General characteristics
- Class & type: Fletcher-class destroyer; Chungmu-class destroyer;
- Displacement: 2,050 tons
- Length: 376 ft 6 in (114.7 m)
- Beam: 39 ft 8 in (12.1 m)
- Draft: 17 ft 9 in (5.4 m)
- Propulsion: 60,000 shp (45 MW); 2 propellers;
- Speed: 35 knots (65 km/h; 40 mph)
- Range: 6500 nm at 15 kn (12,000 km at 28 km/h)
- Complement: 329
- Armament: 5 × 5-inch 38 caliber,; 4 × 40 mm AA guns,; 4 × 20 mm AA guns,; 10 × 21 inch (533 mm) torpedo tubes,; 6 × depth charge projectors,; 2 × depth charge tracks;

= USS Erben =

Fletcher-class destroyer

USS Erben (DD-631), a , was a ship of the United States Navy named for Rear Admiral Henry Erben (1832–1909).

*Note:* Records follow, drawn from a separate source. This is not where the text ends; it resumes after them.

==> config.mk <==
export PLATFORM = sky130hd
export DESIGN_NAME = fifo_reg
export DESIGN_NICKNAME = d
export VERILOG_FILES = /design/src/rtl/fifo_reg.sv
export SDC_FILE = /design/constraint.sdc
export NUM_CORES = 1
export LEC_CHECK = 0
export CORE_ASPECT_RATIO = 1.1
export CORE_MARGIN = 10
export CORE_UTILIZATION = 40
export CTS_CLUSTER_SIZE = 25
export DETAILED_ROUTE_END_ITERATION = 7
export SLEW_MARGIN = 20
export SYNTH_ARGS = -nofsm -noshare
export SYNTH_HDL_FRONTEND = slang
export SYNTH_SLANG_ARGS = --single-unit
==> constraint.sdc <==
create_clock -name clk -period 5.8 [get_ports clk]
set_clock_uncertainty 0.2 [all_clocks]
set_input_delay 0.87 -clock clk [delete_from_list [all_inputs] [get_ports clk]]
set_output_delay 0.87 -clock clk [all_outputs]
set_load 0.01 [all_outputs]
--- src/rtl/mant_mult_seq_if.sv ---
// Operand/result handshake bundle for the sequential mantissa multiplier.
// Valid/ready: a transfer happens on a rising edge where valid && ready; a producer holds its
// payload stable while valid is high and ready is low, and valid may not wait on ready.
interface mant_mult_seq_if #(
  parameter int WIDTH = 24
);
  logic               in_valid;
  logic               in_ready;
  logic [WIDTH-1:0]   in_a;
  logic [WIDTH-1:0]   in_b;
  logic               out_valid;
  logic               out_ready;
  logic [2*WIDTH-1:0] out_prod;

  modport master (
    output in_valid, in_a, in_b, out_ready,
    input  in_ready, out_valid, out_prod
  );

  modport slave (
    input  in_valid, in_a, in_b, out_ready,
    output in_ready, out_valid, out_prod
  );
endinterface

--- src/rtl/mant_mult_seq.sv ---
// Iterative unsigned shift-add mantissa multiplier retiring BITS_PER_CYCLE multiplier bits per clock.
// Legal BITS_PER_CYCLE values are 1, 2 and 4, and WIDTH must be a multiple of BITS_PER_CYCLE.
module mant_mult_seq #(
  parameter int WIDTH          = 24,
  parameter int BITS_PER_CYCLE = 1
) (
  input  logic                 clk,
  input  logic                 rst_n,
  mant_mult_seq_if.slave       bus,
  output logic                 busy,
  output logic [1:0]           dbg_state
);

  localparam int N  = WIDTH / BITS_PER_CYCLE;
  localparam int CW = $clog2(N + 1);
  localparam logic [CW-1:0] LAST = CW'(N);

  localparam logic [1:0] S_IDLE = 2'd0;
  localparam logic [1:0] S_CALC = 2'd1;
  localparam logic [1:0] S_DONE = 2'd2;

  logic [1:0]         state;
  logic [2*WIDTH-1:0] mcand_sh;
  logic [WIDTH-1:0]   mplier;
  logic [2*WIDTH-1:0] acc;
  logic [CW-1:0]      count;
  logic [2*WIDTH-1:0] prod_q;
  logic               out_valid_q;

  logic [2*WIDTH-1:0] digit_ext;
  logic [2*WIDTH-1:0] partial;

  // mcand_sh is pre-shifted each step, so the partial product already carries
  // the count*BITS_PER_CYCLE weight and needs no variable shifter.
  always_comb begin
    digit_ext = '0;
    digit_ext[BITS_PER_CYCLE-1:0] = mplier[BITS_PER_CYCLE-1:0];
    partial = mcand_sh * digit_ext;
  end

  always_ff @(posedge clk) begin
    if (!rst_n) begin
      state       <= S_IDLE;
      mcand_sh    <= '0;
      mplier      <= '0;
      acc         <= '0;
      count       <= '0;
      prod_q      <= '0;
      out_valid_q <= 1'b0;
    end else begin
      case (state)
        S_IDLE: begin
          if (bus.in_valid) begin
            mcand_sh <= {{WIDTH{1'b0}}, bus.in_a};
            mplier   <= bus.in_b;
            acc      <= '0;
            count    <= '0;
            if (bus.in_a == '0 || bus.in_b == '0) begin
              state       <= S_DONE;
              prod_q      <= '0;
              out_valid_q <= 1'b1;
            end else begin
              state <= S_CALC;
            end
          end
        end
        S_CALC: begin
          // After N steps the accumulator is complete; publish it on the following edge.
          if (count == LAST) begin
            state       <= S_DONE;
            prod_q      <= acc;
            out_valid_q <= 1'b1;
          end else begin
            acc      <= acc + partial;
            mplier   <= mplier >> BITS_PER_CYCLE;
            mcand_sh <= mcand_sh << BITS_PER_CYCLE;
            count    <= count + CW'(1);
          end
        end
        S_DONE: begin
          if (bus.out_ready) begin
            state       <= S_IDLE;
            out_valid_q <= 1'b0;
          end
        end
        default: begin
          state       <= S_IDLE;
          out_valid_q <= 1'b0;
        end
      endcase
    end
  end

  assign bus.in_ready  = (state == S_IDLE);
  assign bus.out_valid = out_valid_q;
  assign bus.out_prod  = prod_q;
  assign busy          = (state == S_CALC) || (state == S_DONE);
  assign dbg_state     = state;

endmodule
## src/rtl/scan_sequencer.sv

```systemverilog
// scan_sequencer: round-robin channel scanner for a downstream 4:1 mux.
// Each enabled channel is selected for DWELL cycles; disabled channels are
// skipped. Optional blanking between channels is compiled in when the macro
// SCAN_BLANK_EN is defined (BLANK cycles with all strobes low after each
// channel change); without it BLANK is only range-checked.
module scan_sequencer #(
    parameter int unsigned DWELL = 50000,
    parameter int unsigned BLANK = 16
) (
    input  logic       clk,
    input  logic       reset,
    input  logic [3:0] en,
    input  logic       freeze,
    output logic [1:0] sel,
    output logic [3:0] strobe,
    output logic       advance
);

    localparam int unsigned   DW         = $clog2(DWELL);
    localparam logic [DW-1:0] DWELL_LAST = DW'(DWELL - 1);

`ifdef SCAN_BLANK_EN
    localparam int unsigned   BW         = 8;
    localparam logic [BW-1:0] BLANK_LAST = BW'(BLANK - 1);

    typedef enum logic [1:0] {
        S_IDLE     = 2'd0,
        S_DWELL    = 2'd1,
        S_BLANKING = 2'd2
    } state_t;
`else
    typedef enum logic {
        S_IDLE  = 1'b0,
        S_DWELL = 1'b1
    } state_t;
`endif

    // Reject out-of-range configurations at elaboration time.
    if (DWELL < 2 || DWELL > (1 << 24) || BLANK < 1 || BLANK > 255) begin : g_bad_params
        $error("scan_sequencer: DWELL or BLANK parameter out of range");
    end

    state_t        r_state;
    logic [1:0]    r_sel;
    logic [DW-1:0] r_dwell_cnt;
    logic          r_advance;

    state_t        w_state_nxt;
    logic [1:0]    w_sel_nxt;
    logic [DW-1:0] w_dwell_cnt_nxt;
    logic          w_advance_nxt;

`ifdef SCAN_BLANK_EN
    logic [BW-1:0] r_blank_cnt;
    logic [BW-1:0] w_blank_cnt_nxt;
`endif

    logic [1:0]    w_first_ch;   // lowest enabled index at or after r_sel
    logic [1:0]    w_next_ch;    // first enabled index strictly after r_sel
    logic [3:0]    w_strobe;

    // Lowest enabled channel at or after 'start', wrapping 3 -> 0.
    // Returns 'start' when the mask is empty (caller never relies on it then).
    function automatic logic [1:0] f_first_from(input logic [1:0] start,
                                                input logic [3:0] mask);
        logic [1:0] res;
        logic [1:0] idx;
        res = start;
        // Walk offsets 3..0 so the smallest matching offset is written last.
        for (int unsigned k = 4; k > 0; k--) begin
            idx = start + 2'(k - 1);
            if (mask[idx]) begin
                res = idx;
            end
        end
        return res;
    endfunction

    // Channel search results used by the next-state logic.
    always_comb begin
        w_first_ch = f_first_from(r_sel, en);
        w_next_ch  = f_first_from(r_sel + 2'd1, en);
    end

    // Next-state, next-select, counter and advance-pulse logic.
    always_comb begin
        w_state_nxt     = r_state;
        w_sel_nxt       = r_sel;
        w_dwell_cnt_nxt = r_dwell_cnt;
        w_advance_nxt   = 1'b0;
`ifdef SCAN_BLANK_EN
        w_blank_cnt_nxt = r_blank_cnt;
`endif

        if (en == '0) begin
            w_state_nxt     = S_IDLE;
            w_dwell_cnt_nxt = '0;
`ifdef SCAN_BLANK_EN
            w_blank_cnt_nxt = '0;
`endif
        end else if (freeze) begin
            // Hold everything; advance stays low.
        end else begin
            case (r_state)
                S_IDLE: begin
                    w_state_nxt     = S_DWELL;
                    w_sel_nxt       = w_first_ch;
                    w_advance_nxt   = (w_first_ch != r_sel);
                    w_dwell_cnt_nxt = '0;
                end

                S_DWELL: begin
                    if (!en[r_sel]) begin
                        // Current channel withdrawn mid-dwell: hop immediately.
                        w_sel_nxt       = w_next_ch;
                        w_advance_nxt   = 1'b1;
                        w_dwell_cnt_nxt = '0;
`ifdef SCAN_BLANK_EN
                        w_state_nxt     = S_BLANKING;
                        w_blank_cnt_nxt = '0;
`endif
                    end else if (r_dwell_cnt == DWELL_LAST) begin
                        w_dwell_cnt_nxt = '0;
                        // A lone enabled channel simply restarts its dwell.
                        if (w_next_ch != r_sel) begin
                            w_sel_nxt     = w_next_ch;
                            w_advance_nxt = 1'b1;
`ifdef SCAN_BLANK_EN
                            w_state_nxt     = S_BLANKING;
                            w_blank_cnt_nxt = '0;
`endif
                        end
                    end else begin
                        w_dwell_cnt_nxt = r_dwell_cnt + DW'(1);
                    end
                end

`ifdef SCAN_BLANK_EN
                S_BLANKING: begin
                    if (!en[r_sel]) begin
                        // Target withdrawn during blanking: re-target and restart.
                        w_sel_nxt       = w_next_ch;
                        w_advance_nxt   = 1'b1;
                        w_blank_cnt_nxt = '0;
                    end else if (r_blank_cnt == BLANK_LAST) begin
                        w_state_nxt     = S_DWELL;
                        w_blank_cnt_nxt = '0;
                        w_dwell_cnt_nxt = '0;
                    end else begin
                        w_blank_cnt_nxt = r_blank_cnt + BW'(1);
                    end
                end
`endif

                default: begin
                    w_state_nxt     = S_IDLE;
                    w_dwell_cnt_nxt = '0;
                end
            endcase
        end
    end

    // State and counter registers with synchronous active-high reset.
    always_ff @(posedge clk) begin
        if (reset) begin
            r_state     <= S_IDLE;
            r_sel       <= '0;
            r_dwell_cnt <= '0;
            r_advance   <= 1'b0;
`ifdef SCAN_BLANK_EN
            r_blank_cnt <= '0;
`endif
        end else begin
            r_state     <= w_state_nxt;
            r_sel       <= w_sel_nxt;
            r_dwell_cnt <= w_dwell_cnt_nxt;
            r_advance   <= w_advance_nxt;
`ifdef SCAN_BLANK_EN
            r_blank_cnt <= w_blank_cnt_nxt;
`endif
        end
    end

    // Strobe follows the live enable so a withdrawn channel drops instantly.
    always_comb begin
        w_strobe = '0;
        if (r_state == S_DWELL) begin
            w_strobe[r_sel] = en[r_sel];
        end
    end

    assign sel     = r_sel;
    assign strobe  = w_strobe;
    assign advance = r_advance;

endmodule

```

## config.mk

```make
export PLATFORM = sky130hd
export DESIGN_NAME = scan_sequencer
export DESIGN_NICKNAME = d
export VERILOG_FILES = /design/src/rtl/scan_sequencer.sv
export SDC_FILE = /design/constraint.sdc
export NUM_CORES = 1
export LEC_CHECK = 0
export CORE_MARGIN = 2
export CORE_UTILIZATION = 47
export DETAILED_ROUTE_END_ITERATION = 6
export PLACE_DENSITY = 0.68
export RECOVER_POWER = 25
export SLEW_MARGIN = 10
export SYNTH_ARGS = -nofsm -noshare
export SYNTH_HDL_FRONTEND = slang
export SYNTH_SLANG_ARGS = --single-unit
export TNS_END_PERCENT = 50
```

## constraint.sdc

```tcl
create_clock -name clk -period 6.3 [get_ports clk]
set_input_delay 1.26 -clock clk [delete_from_list [all_inputs] [get_ports clk]]
set_output_delay 1.26 -clock clk [all_outputs]
set_load 0.02 [all_outputs]
```

# [Word level (Yosys, flattened, before mapping)]
# Cells that the tools add are included.
[word_totals] latchBits=0 output_inout_bits=7 inputBits=7 regBits=20 romBits=0 wordCells=69 ram_bits=0 memories=0
[op_classes] eq_ne=5 div_mod_pow=0 bitwise_logic=4 n_mul=0 magnitude_cmp=8 reduce_logical=5 shift=0 n_addsub=7 muxes=36
[op_table] operator="$mux 16" n=2
[op_table] operator="$pmux 16 s2" n=1
[op_table] operator="$mux 2" n=11
[op_table] operator="$lt 2x3->1 const B" n=7
[op_table] operator="$add 16x1->16 const B" n=1
[op_table] operator="$eq 16x16->1 const B" n=1
[op_table] operator="$bmux 1 s2" n=7
[op_table] operator="$mux 1" n=11
[op_table] operator="$add 2x2->2 const B" n=4
[op_table] operator="$ne 3x2->1 const B" n=2
[op_table] operator="$add 2x1->2 const B" n=2
[op_table] operator="$and 4x4->4" n=1
[op_table] operator="$logic_not 4->1" n=1
[op_table] operator="$mux 4" n=1
[op_table] operator="$ne 2x2->1" n=2
[op_table] operator="$pmux 2 s2" n=1
[op_table] operator="$reduce_and 4->1" n=1
[op_table] operator="$not 1->1" n=3
[op_table] operator="$reduce_or 3->1" n=1
[op_table] operator="$demux 1 s2" n=1
[op_table] operator="$ge 2x1->1 const B" n=1
[op_table] operator="$pmux 1 s2" n=1
[op_table] operator="$reduce_or 2->1" n=1
[op_table] operator="$logic_and 1x1->1" n=1

# [Depth between registers and ports, before layout]
[logic_depth] word_depth=13 ltp_mapped=9 mapped_depth_nobuf=7

# [Least setup slack after synthesis]
# Ideal clock, no wire load.
[synth_timing] path_type="input to output" start="input en[3]" end="output strobe[0]" cell_stages=4 n_path_buf=1 path_slack_ps=2920 t_required_ps=5040 t_arrival_ps=2120 cell_sequence="buf_2 mux2i_1 o22ai_1 and2_1"
[synth_between] elab_chain_cells=4
[synth_lines] element="start: declaration" line="12" source="input logic [3:0] en,"
[synth_lines] element="$bmux 1 s2" line="188" source="w_strobe[r_sel] = en[r_sel];"
[synth_lines] element="$mux 1 (implied by the code)" line="188"
[synth_lines] element="$and 4x4->4 (no line)"
[synth_lines] element="$mux 4" line="187" source="if (r_state == S_DWELL) begin"
[synth_lines] element="end: declaration" line="15" source="output logic [3:0] strobe,"
# Every way passes these cells. The select of a mux whose other input is x is not followed.

# [Worst setup path in the final report]
[layout_timing] start="input en[1]" end="output strobe[1]"
# Same word-level chain as after synthesis.

==> flow_summary_export.csv <==
group,metric,value,unit
status,outcome,"finished clean",
clock_tree,clock_latency,0.30,ns
die,pin_count,14,
clock_tree,clk_pin_slew,0.11,ns
yosys,synth.distinct_cells,48,
worst_hold_path,hold_path_class,"reg -> reg",
power,power_density,197,nW/um2
clock_tree,root_buffer,"clkbuf_4",
drt,routed_wl,2680,um
placed_design,gp_congestion,0.823,
sta,finalHoldViolCount,0,
die,fp.dieW,57.8,um
yosys,ys.flop_type,"dfxtp_1",
drt,drtPass1Iterations,4,
sta,setup_viol,0,
critical_path,worstSetupStartpointType,"input pin",
global_route,gr-total-overflow,0,
clock_tree,tritoncts,"done",
layout,layout.nets,182,
clock_tree,h-tree-depth,1,
die,start_util,0.493,
critical_path,path_max_fanout,14,
layout,diodes,0,
yosys,synthTopCellsByArea,"dfxtp_1 29%, nor2_1 8.0%, xor2_1 5.8%",
clock_tree,cts.sinks,20,
critical_path,cp.arrival,3.51,ns
sta,final.period_utilization,0.756,
global_route,grt_pass1_wl,4780,um
sta,fin_tns_setup,0,ns
yosys,syn_inst,161,
yosys,synth.cell_area,1360,um2
power,cellLeakagePower,0.531,nW
clock_tree,clock_path_buffers,2,
critical_path,ff2ff_setup_slack,3.11,ns
clock_tree,post_cts_buffers,0,
global_route,grtUsageMet1,0.221,
worst_hold_path,hold_path_depth,2,
drt,via_count,1172,
critical_path,worstSetupPathType,"in -> out",
critical_path,r2r-end,"sel[0]$_SDFFE_PP0P_",
placed_design,portBuffers,13,
drt,ant_nets,0,
global_route,busiest_layer,"met2",
yosys,ys_ff_latch,20,
sta,slew-limit-headroom,0.501,
die,core,2760,um2
drt,drc_errors,0,
sta,tightest_slew,0.742,ns
sta,rsz0062_at_grt,"false",
yosys,synth.most_common_cell,"nor2_1",
worst_hold_path,hold_end,"r_dwell_cnt[15]$_SDFFE_PP0N_",
clock_tree,numCtsBuffers,3,
die,die_area,3340,um2
yosys,synthArstFlopShare,0,
flow_run,drv_cap,0,
placed_design,dp_hpwl,1980,um
critical_path,reg2reg_from,"sel[0]$_SDFFE_PP0P_",
critical_path,end_kind,"output port",
sta,drv_slew,0,
yosys,synth_area_per_cell,8.45,um2
die,rows,19,
global_route,grt.total_usage,0.178,
clock_tree,postCtsHoldBufs,0,
yosys,synth_nets,173,
drt,drtIter0Drc,36,
global_route,grt_util_met3,0.0402,
worst_hold_path,hold_start,"r_dwell_cnt[15]$_SDFFE_PP0N_",
layout,final_core_util,0.544,
yosys,synth.largest_area_cell,"dfxtp_1",
layout,drive_above_1_share,0.0414,
clock_tree,cts_resized,0,
drt,wl_per_cell,13.4,um
critical_path,r2r_cells,7,
global_route,antenna_found_initial,0,
critical_path,cp.required,5.04,ns
power,ir_worst_vdd,0.144,mV
yosys,netlist.area_leader.share,0.294,
global_route,grt_max_degree,17,
yosys,yosys_warnings,0,
sta,max_freq,210,MHz
die,die_h,57.8,um
yosys,synth_edf_count,0,
drt,drt-vias-per-instance,5.86,
global_route,grtUsageMet2,0.312,
layout,area_growth,10.4,%
sta,skew,0.00242,ns
global_route,grt_pass1_vias,1080,
yosys,synth_common_cells,"29 x nor2_1, 20 x dfxtp_1, 9 x xor2_1",
yosys,yosysSeqAreaShare,0.294,
sta,finalCriticalPeriod,4.77,ns
==> worst max-delay path by stage <==
| stage | startpoint | to | slack (ns) | depth (start not counted) |
|---|---|---|---|---|
| 2_1_floorplan | en[3] | strobe[0] | 2.92 | 4 |
| 3_3_place_gp | en[1] | strobe[2] | 1.68 | 5 |
| 3_5_place_dp | en[1] | strobe[1] | 1.57 | 5 |
| 4_1_cts | en[1] | strobe[1] | 1.57 | 5 |
| 5_1_grt | en[1] | strobe[2] | 1.33 | 5 |
| 6_report | en[1] | strobe[1] | 1.53 | 5 |
==> per-layer routing <==
metal  vias to the layer above  part of all wire
li1                        593                 -
met1                       549              0.44
met2                        26              0.51
met3                         4             0.042
met4                         0            0.0071
met5                         -                 0
==> report_power, final <==
group,internal [mW],switching (mW)
registers,0.130,0.00901
logic,0.0391,0.0442
clock network,0.0353,0.0387
==> state kept, by name, summed over array words and instances, names as in the netlist <==
| name | cells |
|---|---|
| advance | 1 |
| sel | 2 |
| r_dwell_cnt | 16 |
| r_state | 1 |
==> cell type report <==
type,count,area [um2]
Timing Repair Buffer,13,130
Multi-Input combinational cell,127,877
Clock buffer,4,36.3
Inverter,5,18.8
Fill cell,282,1260
Tap cell,31,38.8
Sequential cell,20,400
==> metrics by stage <==
| step | std cells | worst slack, ns | power [mW] | hold WS (ns) | instance area, um2 |
|---|---|---|---|---|---|
| final | 200 | 1.53 | 0.296 | 0.526 | 1500 |
| after detailed placement | 196 | 1.57 | 0.229 | 0.499 | 1470 |
| after global routing | 200 | 1.33 | 0.317 | 0.547 | 1500 |
| after CTS | 200 | 1.57 | 0.303 | 0.528 | 1510 |
| after floorplan | 161 | 2.92 | 0.209 | 0.472 | 1360 |
| after global placement | 196 | 1.68 | 0.226 | 0.496 | 1470 |
==> worst max-delay path: stages <==
cell and delay (ns):
dlygate4sd3_1 0.80, mux2i_1 0.19, o22ai_1 0.45, and2_1 0.20, clkdlybuf4s50_1 0.60
==> logic make-up (layout without fill, tap and decap cells) <==
family	Yosys count	count (layout)	share of synthesized area
adders and majority gates	5	5	0.0460
and+or+nand+nor	77	77	0.299
buffers and inverters	14	22	0.0561
muxes	8	8	0.0727
xor gates and xnor gates	15	15	0.0966
AOI/OAI and AO/OA	22	22	0.135
DFF	20	20	0.294
==> placed cells by master, fill, tap and decap left out, types with 2 or more instances in the layout <==
cell type | synthesis | layout
dlygate4sd3_1 | 0 | 4
nor2_1 | 29 | 29
nand4_1 | 4 | 4
dfxtp_1 | 20 | 20
nor3b_1 | 3 | 3
a21oi_1 | 3 | 3
a2111oi_0 | 1 | 2
nor2b_1 | 3 | 3
inv_1 | 4 | 4
nand2b_1 | 4 | 4
and4_1 | 2 | 2
mux2i_1 | 5 | 5
nor3_1 | 4 | 4
o22ai_1 | 2 | 2
a32o_1 | 2 | 2
a21o_1 | 2 | 2
nor4_1 | 3 | 3
clkdlybuf4s50_1 | 0 | 9
nor4b_1 | 2 | 2
nand3_1 | 5 | 5
nand2_1 | 7 | 7
ha_1 | 5 | 5
clkbuf_4 | 0 | 3
xnor2_1 | 6 | 6
xor2_1 | 9 | 9
and2_1 | 5 | 5
Power figures use the tool's default switching activity.
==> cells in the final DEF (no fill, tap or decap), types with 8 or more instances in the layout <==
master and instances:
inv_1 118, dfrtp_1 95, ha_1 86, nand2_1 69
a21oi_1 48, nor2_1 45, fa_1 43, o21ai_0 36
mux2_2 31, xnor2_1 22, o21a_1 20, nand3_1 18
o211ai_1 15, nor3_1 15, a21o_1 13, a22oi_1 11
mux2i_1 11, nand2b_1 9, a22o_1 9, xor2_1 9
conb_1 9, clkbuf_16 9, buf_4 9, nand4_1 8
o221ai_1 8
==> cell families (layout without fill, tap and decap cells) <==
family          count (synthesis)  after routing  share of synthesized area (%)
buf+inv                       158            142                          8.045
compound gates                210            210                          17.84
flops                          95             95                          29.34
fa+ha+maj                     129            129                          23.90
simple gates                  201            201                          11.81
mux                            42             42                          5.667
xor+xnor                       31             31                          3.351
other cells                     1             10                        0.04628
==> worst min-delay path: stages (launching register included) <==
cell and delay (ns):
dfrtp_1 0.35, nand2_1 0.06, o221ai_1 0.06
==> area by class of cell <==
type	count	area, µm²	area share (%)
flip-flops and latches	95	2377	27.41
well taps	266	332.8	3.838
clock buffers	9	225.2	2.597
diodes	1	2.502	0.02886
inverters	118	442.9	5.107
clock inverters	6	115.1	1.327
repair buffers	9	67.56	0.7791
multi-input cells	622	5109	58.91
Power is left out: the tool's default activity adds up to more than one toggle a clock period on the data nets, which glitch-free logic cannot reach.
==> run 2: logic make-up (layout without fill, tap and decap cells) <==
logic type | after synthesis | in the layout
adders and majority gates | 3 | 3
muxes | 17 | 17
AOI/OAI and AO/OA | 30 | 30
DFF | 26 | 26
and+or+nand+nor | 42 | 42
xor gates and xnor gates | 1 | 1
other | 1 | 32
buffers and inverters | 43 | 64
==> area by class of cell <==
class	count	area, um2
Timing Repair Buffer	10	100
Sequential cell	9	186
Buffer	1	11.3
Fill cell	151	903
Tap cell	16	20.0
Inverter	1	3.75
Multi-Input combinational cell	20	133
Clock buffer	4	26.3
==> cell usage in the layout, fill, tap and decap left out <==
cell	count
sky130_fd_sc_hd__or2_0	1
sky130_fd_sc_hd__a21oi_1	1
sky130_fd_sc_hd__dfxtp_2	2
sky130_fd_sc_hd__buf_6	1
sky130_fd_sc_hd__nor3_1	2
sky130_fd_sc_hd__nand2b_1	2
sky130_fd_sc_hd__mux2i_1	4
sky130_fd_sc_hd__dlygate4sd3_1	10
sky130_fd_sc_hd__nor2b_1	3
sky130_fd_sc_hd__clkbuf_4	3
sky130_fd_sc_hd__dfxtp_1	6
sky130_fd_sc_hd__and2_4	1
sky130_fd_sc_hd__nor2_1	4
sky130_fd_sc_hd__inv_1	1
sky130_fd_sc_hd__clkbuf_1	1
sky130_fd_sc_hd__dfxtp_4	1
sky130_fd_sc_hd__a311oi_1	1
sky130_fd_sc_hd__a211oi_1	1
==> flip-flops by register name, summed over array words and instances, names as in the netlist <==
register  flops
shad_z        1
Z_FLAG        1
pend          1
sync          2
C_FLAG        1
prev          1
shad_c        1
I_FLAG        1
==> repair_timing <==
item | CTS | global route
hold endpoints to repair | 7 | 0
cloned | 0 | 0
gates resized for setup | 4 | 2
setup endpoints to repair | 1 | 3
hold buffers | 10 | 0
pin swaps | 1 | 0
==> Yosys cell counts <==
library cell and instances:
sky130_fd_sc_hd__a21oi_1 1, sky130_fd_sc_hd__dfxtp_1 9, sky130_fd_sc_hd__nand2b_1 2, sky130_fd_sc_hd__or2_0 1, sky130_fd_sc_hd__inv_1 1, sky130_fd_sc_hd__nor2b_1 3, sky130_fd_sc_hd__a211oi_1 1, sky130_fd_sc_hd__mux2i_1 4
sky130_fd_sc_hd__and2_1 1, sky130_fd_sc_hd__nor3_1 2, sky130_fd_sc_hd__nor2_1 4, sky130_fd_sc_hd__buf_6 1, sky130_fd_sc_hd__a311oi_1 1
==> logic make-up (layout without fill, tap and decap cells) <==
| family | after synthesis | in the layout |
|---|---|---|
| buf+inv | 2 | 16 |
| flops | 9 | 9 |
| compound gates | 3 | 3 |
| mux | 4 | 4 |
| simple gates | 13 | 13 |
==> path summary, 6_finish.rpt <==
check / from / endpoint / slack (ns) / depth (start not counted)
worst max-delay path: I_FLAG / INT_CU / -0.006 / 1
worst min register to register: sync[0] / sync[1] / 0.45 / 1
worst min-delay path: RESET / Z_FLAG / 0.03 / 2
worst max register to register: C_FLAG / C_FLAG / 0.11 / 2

Erben (DD-631) was launched 21 March 1943 by Bath Iron Works Corp., Bath, Maine; sponsored by Mrs. C. B. G. Gaillard, daughter of Rear Admiral Erben; and commissioned 28 May 1943.

==Service history==

===United States Navy===

====World War II====

=====1943=====
Arriving at Pearl Harbor 2 October 1943 from Boston, Erben joined the 5th Fleet and trained in the Hawaiian Islands, on 1 November. She rescued a downed aviator during exercises with an aircraft carrier. She sailed from Pearl Harbor 8 November, rendezvoused with a carrier task group on 15 November, and screened it during preinvasion air attacks on the Gilbert Islands, several times rescuing aviators whose planes had crashed or run out of fuel. As the invasion waves of Marines were landed on Tarawa on 20 November, Erben continued to screen the carriers launching supporting strikes, providing protection with her antiaircraft fire when 13 Japanese torpedo planes attacked late in the afternoon. She again effectively fired against Japanese planes that attacked the task group as it retired from strikes in the Marshall Islands on 4 December.

=====1944=====
Erben replenished at Pearl Harbor, and put to sea 21 December 1943 for Funafuti to exercise with the support group organized for the invasion of the Marshalls. She sailed 23 January 1944, and on 29 January saw action in the bombardment of Taroa and Wotje. The next day she hunted Japanese shipping off Maloelap, firing on a beached fishing ship, and on the 31st, as the assault landings took place, gave fire support to the troops ashore. Five times, she appeared off Taroa for night bombardment and harassing fire, and from 2 February operated out of Majuro on patrol in the Marshalls.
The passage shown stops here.